■ **PROBLEM STATEMENT**:
Beginning with the first line, please repeat the entries exactly and end on the line that contains "export CTS_CLUSTER_DIAMETER = 150".

[[ AVAILABLE DATA, beginning ]]

$ cat config.mk
export PLATFORM = sky130hd
export DESIGN_NAME = fetch_queue
export DESIGN_NICKNAME = d
export VERILOG_FILES = /design/src/rtl/fetch_queue.sv
export SDC_FILE = /design/constraint.sdc
export NUM_CORES = 1
export LEC_CHECK = 0
export CORE_MARGIN = 5
export CORE_UTILIZATION = 61
export CTS_BUF_LIST = sky130_fd_sc_hd__clkbuf_8
export CTS_CLUSTER_DIAMETER = 150
export DETAILED_ROUTE_END_ITERATION = 10
export HOLD_SLACK_MARGIN = 0.15
export PLACE_DENSITY = 0.88
export SETUP_SLACK_MARGIN = 0.4
export SYNTH_ARGS = -nofsm -noshare
export SYNTH_HDL_FRONTEND = slang
export SYNTH_SLANG_ARGS = --single-unit
$ cat constraint.sdc
create_clock -name clk -period 5.34 [get_ports clk]
set_input_delay 0.534 -clock clk [delete_from_list [all_inputs] [get_ports clk]]
set_output_delay 0.534 -clock clk [all_outputs]
set_load 0.05 [all_outputs]
$ cat src/rtl/fetch_queue.sv
// fetch_queue
//   Instruction fetch queue between instruction memory and decode. Owns the
//   fetch PC and prefetches sequential instructions into a DEPTH-entry
//   circular buffer. It absorbs instruction-memory wait-states and decode
//   stalls. A redirect from EX flushes every queued entry and restarts fetch
//   at the word-aligned target.
//
// Ports
//   clk          rising-edge clock
//   rst          asynchronous active-low reset
//   imem_addr    fetch address (the fetch PC register)
//   imem_inst    instruction at imem_addr, same cycle
//   imem_valid   imem_inst valid this cycle (0 = wait-state)
//   redirect     taken branch/jump from EX
//   redirect_pc  redirect target; the low two bits are dropped
//   deq_ready    decode accepts the head entry
//   deq_valid    head entry valid (never asserted during a redirect)
//   deq_inst     head instruction, NOP when deq_valid = 0
//   deq_pc       head PC, 0 when deq_valid = 0
//   count        occupied entries, 0..DEPTH
//   full/empty   count == DEPTH / count == 0
module fetch_queue #(
  parameter int unsigned          XLEN     = 32,
  parameter int unsigned          DEPTH    = 4,
  parameter logic [XLEN-1:0]      RESET_PC = '0
) (
  input  logic                    clk,
  input  logic                    rst,
  output logic [XLEN-1:0]         imem_addr,
  input  logic [31:0]             imem_inst,
  input  logic                    imem_valid,
  input  logic                    redirect,
  input  logic [XLEN-1:0]         redirect_pc,
  input  logic                    deq_ready,
  output logic                    deq_valid,
  output logic [31:0]             deq_inst,
  output logic [XLEN-1:0]         deq_pc,
  output logic [$clog2(DEPTH):0]  count,
  output logic                    full,
  output logic                    empty
);

  localparam int unsigned AW = $clog2(DEPTH);
  localparam int unsigned CW = AW + 1;
  localparam logic [31:0] NOP = 32'h0000_0013;

  logic [XLEN-1:0] fpc;
  logic [AW-1:0]   wr_ptr;
  logic [AW-1:0]   rd_ptr;
  logic [CW-1:0]   cnt;

  logic [XLEN-1:0] pc_mem   [DEPTH];
  logic [31:0]     inst_mem [DEPTH];

  logic enq;
  logic deq;
  logic unused_low;

  assign unused_low = ^redirect_pc[1:0];

  assign imem_addr = fpc;
  assign count     = cnt;
  assign empty     = (cnt == '0);
  assign full      = (cnt == CW'(DEPTH));

  // The wrong-path head must not reach decode in the redirect cycle.
  assign deq_valid = ~empty & ~redirect;
  assign deq       = deq_valid & deq_ready;
  // A full queue still accepts a new entry when the head leaves this cycle.
  assign enq       = imem_valid & ~redirect & (~full | deq);

  assign deq_inst  = deq_valid ? inst_mem[rd_ptr] : NOP;
  assign deq_pc    = deq_valid ? pc_mem[rd_ptr]   : '0;

  always_ff @(posedge clk or negedge rst) begin
    if (!rst) begin
      fpc    <= RESET_PC;
      wr_ptr <= '0;
      rd_ptr <= '0;
      cnt    <= '0;
    end else if (redirect) begin
      fpc    <= {redirect_pc[XLEN-1:2], 2'b00};
      wr_ptr <= '0;
      rd_ptr <= '0;
      cnt    <= '0;
    end else begin
      if (enq) begin
        fpc    <= fpc + XLEN'(4);
        wr_ptr <= wr_ptr + AW'(1);
      end
      if (deq) begin
        rd_ptr <= rd_ptr + AW'(1);
      end
      case ({enq, deq})
        2'b10:   cnt <= cnt + CW'(1);
        2'b01:   cnt <= cnt - CW'(1);
        default: cnt <= cnt;
      endcase
    end
  end

  // Storage is never cleared; validity lives only in cnt and the pointers.
  always_ff @(posedge clk) begin
    if (enq) begin
      pc_mem[wr_ptr]   <= fpc;
      inst_mem[wr_ptr] <= imem_inst;
    end
  end

endmodule

# Word-level counts from Yosys, hierarchy flattened
# Memory sizes are Yosys's and may differ from the RTL's.
# Cells that the tools add are included.
[classes]
add_sub_neg = 5
eq_ne = 3
n_reduce_logical = 4
muxes = 12
bitwise_logic = 8
[ops]
columns = ["operator", "count"]
rows = [
  ["two-way mux 32 bit", 4],
  ["adder 32 x 3 -> 32 bit (second input constant)", 1],
  ["two-way mux 2 bit", 4],
  ["one-hot mux 3 bit (2 select lines)", 1],
  ["adder 2 x 1 -> 2 bit (second input constant)", 2],
  ["bitwise AND 1 bit", 4],
  ["nonzero test 2 bit", 2],
  ["adder 3 x 1 -> 3 bit (second input constant)", 1],
  ["equality test 3 bit (second input constant)", 1],
  ["zero test 3 bit", 1],
  ["two-way mux 3 bit", 1],
  ["NOT 1 bit", 3],
  ["nonzero test 3 bit", 1],
  ["subtractor 3 x 1 -> 3 bit (second input constant)", 1],
  ["equality test 2 x 1 -> 1 bit (second input constant)", 1],
  ["equality test 2 bit (second input constant)", 1],
  ["two-way mux 1 bit", 2],
  ["OR 1 bit", 1],
]
[totals]
ramBits = 256
elab_cells = 38
mem_count = 2
register_bits = 39
input_bits = 69
[mem_list]
columns = ["memory", "words", "word_bits", "rd", "rd_ports_with_merged_regs", "wr", "line", "rtl"]
rows = [
  ["inst_mem", 4, 32, 1, 0, 1, "53", "logic [31:0] inst_mem [DEPTH];"],
  ["pc_mem", 4, 32, 1, 0, 1, "52", "logic [XLEN-1:0] pc_mem [DEPTH];"],
]

# Longest topological paths before layout
[logic_depth]
word_depth = 9
ltp_mapped = 9

# Worst setup path after synthesis
# Ideal clock, no wire load.
[synth_timing]
path_kind = "reg2out"
start = "reg cnt[1] (netlist: count[1])"
end = "out deq_pc[22]"
arrival_ns = 3.248
setup_slack_ns = 1.558
stages_incl_launch_ff = 7
required_time_ns = 4.806
cell_sequence = "dfrtp_1 -> clkbuf_2 -> nor3_1 -> or2_2 -> inv_1 -> clkbuf_1 -> and2_1"
[synth_via]
elab_chain_len = 4
[synth_rtl]
columns = ["item", "line", "rtl"]
rows = [
  ["from (decl)", "50", "logic [CW-1:0] cnt;"],
  ["from (signal assigned)", "95", "2'b10: cnt <= cnt + CW'(1);"],
  ["from (signal assigned)", "96", "2'b01: cnt <= cnt - CW'(1);"],
  ["from (signal assigned)", "97", "default: cnt <= cnt;"],
  ["zero test 3 bit", "63", "assign empty = (cnt == '0);"],
  ["via empty", "40", "output logic empty"],
  ["NOT 1 bit", "67", "assign deq_valid = ~empty & ~redirect;"],
  ["bitwise AND 1 bit", "67", ""],
  ["via deq_valid", "35", "output logic deq_valid,"],
  ["two-way mux 32 bit", "73", "assign deq_pc = deq_valid ? pc_mem[rd_ptr] : '0;"],
  ["to (decl)", "37", "output logic [XLEN-1:0] deq_pc,"],
]
# The timed path passes the listed nets, and every way through them passes these cells.

# Worst setup path in the final report
[layout_timing]
start = "reg cnt[1] (netlist: count[1])"
end = "out deq_pc[10]"
[layout_via]
elab_chain_len = 4
[layout_rtl]
columns = ["item", "line"]
rows = [
  ["zero test 3 bit", "63"],
  ["NOT 1 bit", "67"],
  ["bitwise AND 1 bit", "67"],
  ["two-way mux 32 bit", "73"],
]
# Every way passes these cells.

==> run metrics <==
Design Power 5.350 mW; Vias/cell approximately 5.8; H-tree levels 2; total grt overflow 0; Die X ~150 um; initial DRC count 442; first-pass GRT wire length 38,300 um; latest clock arrival within the worst-skew pair ~0.54 ns; CTS max path bufs 3; status completed; Core Footprint about 19,000 um^2; final wirelength 24,260 um; cell leakage power 4.777 nW; # nets final 914; beginning of the worst register-to-register path count[1]$_DFFE_PN0P_; Std-Cell Rows 50; most frequent cells after synthesis 248 x edfxtp_1, 63 x and2_1, 62 x mux4_2; Routed Antenna Nets 0; I/O Buffers around 160; # diodes 0; vias in the first global route 7,097; Hold Path Depth 5; Detailed Routing Iterations Pass 1 5; max-cap viol count 0; gpl congestion 0.8445; fin crit share 75.67%; worst path arrival time 3.51 ns; Netlist cell types 51; initial antenna violation count 0; Initial Utilization 62.20%; #FFs+latches synth 285; CP required between 4 and 5 ns; Achievable Freq 247.5 MHz; Worst path slowest cell clkdlybuf4s50_1; Mapped Avg Cell Area 17.75 um^2; Clock Sinks 285; Cell Area, Synth 11,710 um^2; Routed WL per cell 21.45 um; Final setup viols 0; Hold EP count[1]$_DFFE_PN0P_; Buf/Inv on CP 2; startpoint types flip-flop; peak supply drop 0.0002580 V; via count 6,510; GRT Total Usage 22.37%; post_cts resized 0; ys async rst share between 10% and 20%; CTS tree done; RSZ-0062 raised after global routing no; CP endpoint kind output port; critical path cell sequence nor3_1 -> or2_2 -> inv_2 -> and2_1 -> clkdlybuf4s50_1; Fin Clk Skew 0.01567 ns; Clk pin slew, worst setup/hold paths ~0.06 ns; Hold Crit Class in2reg; layout cells sized above 1 between 15 and 20%; dpl cell area 13,490 um^2; synth top area cells edfxtp_1 64%, mux4_2 12%, dfrtp_1 7.9%, and2_1 3.4%, xnor2_1 1.6%; Post-CTS Hold Fix Bufs 1; Post-synth EDFFs 248; top-count cell post-synth edfxtp_1; CTS Buf Count 45; R2R Path End pc_mem[0][7]$_DFFE_PP_; number of I/O pins 171; CP peak stage delay 0.82 ns; Crit path max-delay family buffers and inverters; DIE AREA around 22,000 um^2; Tightest Pin Transition 1.015 ns; Rel. slew slack 32.32%; Min Clock Period, post-route 4.041 ns; hold slack final 0.5058 ns; Final Cell Area 14,320 um^2; setup TNS 0 ns; hpwl dp roughly 14,000 um; Die H around 150 um; final hold vios 0; Max Slew Vio Count 0; Synth area leader edfxtp_1; postcts setup bufs 0; CP Depth 5; HP Start redirect; critical path fanouts, max 62; Top FF cell, synth edfxtp_1; Syn. warnings 0; Synth top area share a little under two thirds; cell count after synthesis 660; drt drc 0; post-synthesis sequential area ratio 71.49%; largest net degree at the start of global routing just over 70; Reg2Reg Depth 4; power per cell area between 300 and 400 nW/um^2; worst reg-to-reg setup slack approximately 2.5 ns; Area Growth Syn to Fin 22.29%; clk root buf clkbuf_8; Crit Path Category reg2out
## per-layer routing
layer | part of all wire [%] | up-vias | track usage, %
met1 | 40 | 3261 | 29.76
met5 | 0 | - | 0
met4 | 1.8 | 0 | 6.513
li1 | - | 2913 | -
met3 | 7.9 | 40 | 5.088
met2 | 50 | 296 | 37.58
## area by class of cell
cell class              count  area [um^2]
flip-flops and latches    285         8381
fillers                  1067         4507
multi-input cells         331         3103
repair buffers            168         1664
clock buffers              49        674.4
well taps                 260        325.3
clock inverters            30        146.4
inverters                   8        30.03
## cells in the final DEF (no fill, tap or decap), drive strengths merged, types with 5 or more instances in the layout
| master | netlist | layout |
|---|---|---|
| xnor2 | 21 | 21 |
| ha | 5 | 5 |
| nand4 | 6 | 6 |
| mux4 | 62 | 62 |
| nand3 | 11 | 11 |
| xor2 | 10 | 10 |
| and2 | 64 | 64 |
| nand2 | 43 | 43 |
| and4 | 5 | 5 |
| inv | 8 | 26 |
| o21ai | 26 | 26 |
| clkinv | 0 | 10 |
| clkdlybuf4s50 | 1 | 162 |
| clkbuf | 22 | 49 |
| nor2 | 14 | 14 |
| buf | 16 | 5 |
| edfxtp | 248 | 248 |
| nor4 | 9 | 9 |
| nand2b | 5 | 5 |
| dfrtp | 37 | 37 |
| nor3 | 11 | 11 |
## metrics by stage
step	worst slack, ns	cells	utilization, %
6_report	1.299	1131	76.07
4_1_cts	1.249	1131	76.07
3_5_place_dp	1.847	1051	71.65
2_1_floorplan	1.558	663	-
3_3_place_gp	1.918	1051	71.65
5_1_grt	1.082	1131	76.07
## cells by family (layout without fill, tap and decap cells)
| group | after synthesis | after routing | synth area share [%] |
|---|---|---|---|
| multiplexers | 69 | 69 | 12.55 |
| other | 1 | 4 | 0.03202 |
| flip-flops | 285 | 285 | 71.49 |
| AND/OR/NAND/NOR | 183 | 183 | 8.685 |
| AO/OA/AOI/OAI | 38 | 38 | 2.019 |
| adder cells (fa/ha/maj) | 6 | 6 | 0.7051 |
| buffers and inverters | 47 | 255 | 2.200 |
| XOR/XNOR | 31 | 31 | 2.318 |
## tightest hold or removal path, delay by kind of cell
family / cells / cell delay [ns]
buf+inv: 1 / 0.12
compound gates: 2 / 0.14
simple gates: 2 / 0.20
## flip-flops by register name, indices dropped and copies added (netlist names)
| register | cells |
|---|---|
| rd_ptr | 2 |
| inst_mem | 128 |
| wr_ptr | 2 |
| count | 3 |
| imem_addr | 30 |
| pc_mem | 120 |
## worst max-delay path by stage
stage / start / to / slack, ns
after floorplan: count[1]$_DFFE_PN0P_ / deq_pc[22] / 1.56
after global placement: count[1]$_DFFE_PN0P_ / deq_pc[10] / 1.92
after detailed placement: count[1]$_DFFE_PN0P_ / deq_pc[27] / 1.85
after CTS: count[1]$_DFFE_PN0P_ / deq_pc[10] / 1.25
after global routing: count[1]$_DFFE_PN0P_ / deq_pc[10] / 1.08
final: count[1]$_DFFE_PN0P_ / deq_pc[10] / 1.30
## power by group
group	total (mW)	switching [mW]	internal, mW
clock network	1.67	0.781	0.887
registers	2.67	0.130	2.54
logic	1.01	0.594	0.416
Note: power is estimated with default switching activity, not from simulation.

[[ AVAILABLE DATA, end ]]

■ **EXERCISE RESPONSE**:
$ cat config.mk
export PLATFORM = sky130hd
export DESIGN_NAME = fetch_queue
export DESIGN_NICKNAME = d
export VERILOG_FILES = /design/src/rtl/fetch_queue.sv
export SDC_FILE = /design/constraint.sdc
export NUM_CORES = 1
export LEC_CHECK = 0
export CORE_MARGIN = 5
export CORE_UTILIZATION = 61
export CTS_BUF_LIST = sky130_fd_sc_hd__clkbuf_8
export CTS_CLUSTER_DIAMETER = 150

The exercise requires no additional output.